Non è stato un martedì qualsiasi ma un martedì che ricorre ogni quattro anni, il SuperTuesday, con l’elettorato chiamato a votare per le primarie o ai caucus (una specie di assemblea dove si decide il candidato da sostenere) indetti da Democratici e Repubblicani, per nominare il candidato alle presidenziali dei rispettivi partiti.

In questo SuperTuesday si vota contemporaneamente in 13 stati e, si suppone, ne verrà fuori il candidato che, a luglio, durante la convention nazionale, sarà nominato candidato ufficiale, o almeno ci si schiarirà le idee a riguardo; ai democratici vanno 865 dei 4.000 delegati coinvolti in queste presidenziali, mentre per i repubblicani in un giorno solo vengono assegnati 640 dei 2.472 delegati. Solo in 10 dei 13 stati coinvolti si vota sia per i democratici che per i repubblicani ed in quattro si tengono non le primarie ma i caucus. Uno degli stati dove votano solo i democratici, Samoa Americana, è un arcipelago vicino all’Australia che però non parteciperà al voto di novembre ma che per le primarie può assegnare 6 delegati.

In tutti gli stati coinvolti nelle primarie democratiche vale il sistema proporzionale, quindi ogni candidato si vede assegnare tanti delegati quanti ne ha effettivamente conquistati senza il jackpot del sistema maggioritario che permette di rivoluzionare i conteggi. In una tornata elettorale come questa dove, per farla breve, negli Stati del nord è favorito o ha buone possibilità Sanders mentre in quelli del sud la favorita è Clinton, si può così facilmente ritornare ad un 50 e 50 tra i due candidati in corsa oppure Hillary può emergere come la candidata unica.

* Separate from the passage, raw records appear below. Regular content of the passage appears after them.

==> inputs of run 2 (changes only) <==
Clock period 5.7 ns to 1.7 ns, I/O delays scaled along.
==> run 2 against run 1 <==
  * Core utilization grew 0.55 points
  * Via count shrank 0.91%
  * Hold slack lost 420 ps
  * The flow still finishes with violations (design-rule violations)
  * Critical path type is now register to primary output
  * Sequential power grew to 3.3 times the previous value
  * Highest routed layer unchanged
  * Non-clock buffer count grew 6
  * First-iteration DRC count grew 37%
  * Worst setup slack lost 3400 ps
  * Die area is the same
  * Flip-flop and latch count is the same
### config.mk
export PLATFORM = sky130hd
export DESIGN_NAME = query_string_splitter_url_decoder
export DESIGN_NICKNAME = d
export VERILOG_FILES = /design/src/hw/rtl/qssud_pkg.sv /design/src/hw/rtl/qssud_front.sv /design/src/hw/rtl/qssud_queue.sv /design/src/hw/rtl/qssud_back.sv /design/src/hw/rtl/query_string_splitter_url_decoder.sv
export SDC_FILE = /design/constraint.sdc
export NUM_CORES = 1
export LEC_CHECK = 0
export BUFFER_PORTS_ARGS = -buffer_cell sky130_fd_sc_hd__buf_4
export CAP_MARGIN = 15
export CORE_MARGIN = 2
export CORE_UTILIZATION = 53
export DETAILED_ROUTE_END_ITERATION = 8
export HOLD_SLACK_MARGIN = 0.1
export PLACE_DENSITY = 0.68
export SLEW_MARGIN = 20
export SYNTH_ARGS = -nofsm -noshare
export SYNTH_HDL_FRONTEND = slang
export SYNTH_SLANG_ARGS = --single-unit
export TNS_END_PERCENT = 30
### constraint.sdc
create_clock -name clock -period 16.3 [get_ports clock]
set_clock_uncertainty 0.2 [all_clocks]
set_input_delay 1.63 -clock clock [delete_from_list [all_inputs] [get_ports clock]]
set_output_delay 1.63 -clock clock [all_outputs]
set_load 0.01 [all_outputs]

Diverso il discorso in area repubblicana dove 5 Stati, Alabama, Arkansas, Georgia, Texas (lo stato di Cruz) e Tennessee, decidono la maggior parte dei delegati assegnati; questi stati sono tutti roccaforti repubblicane e per come stanno le cose ora, con Trump spadroneggiante in vetta e Rubio e Cruz testa a testa per un secondo posto, i tre si giocano buona parte degli equilibri durante questa votazione, ma la differenza con i democratici sta nel fatto che per i repubblicani un’altra data importante è il 15 marzo quando saranno in ballo altri 286 delegati perché solo per i Gop si voterà in Florida (lo stato di Rubio), Ilinois, Missouri, North Carolina e Ohio (lo stato di Kasich) e dove in tutti tranne che in North Carolina vale il sistema maggioritario.

Il SuperTuesday come lo conosciamo esiste dal 1988, quando i democratici di una dozzina di stati del Sud, arrabbiati per essere fuori dalla Casa Bianca da 20 anni, salvo per i quattro di Carter, si unirono per votare tutti nello stesso giorno e nominare qualcuno di moderato e secondo loro eleggibile. Il tentativo fallì ma la prassi rimase.

L’idea era quella di dare uno scossone alle campagne elettorali dei candidati facendole uscire dai localismi di un voto capillare pensato stato per stato. Il principio (e la prassi) del SuperTuesday ha ricevuto diverse critiche in quanto sembra troppo simile a una elezione generale, ed in effetti, dopo il voto di questo giorno può sembrare che le nomine siano già decise e ciò può portare gli elettori degli stati successivi a votare di conseguenza.

Questo è sempre stato l’effetto del SuperTuesday, che ha tradizionalmente giocato il ruolo di spartiacque e carro trainante, ma nelle ultime tornate elettorali le cose son cambiate.

Nel 2008, Obama, pur avendo vinto in 13 dei 24 stati interessati (il più numeroso SuperTuesday della storia americana, chiamato GigaTuesday) aveva raccolto di fatto meno voti e solo pochi delegati più della Clinton, e tra i repubblicani John MacCain non ne era uscito come candidato inconfutabile. Nel 2012, invece, se non c’erano dubbi su Obama, i buoni risultati di Santorum al SuperTuesday lo tennero in gara per più di un altro mese, prima di designare Romney come candidato repubblicano.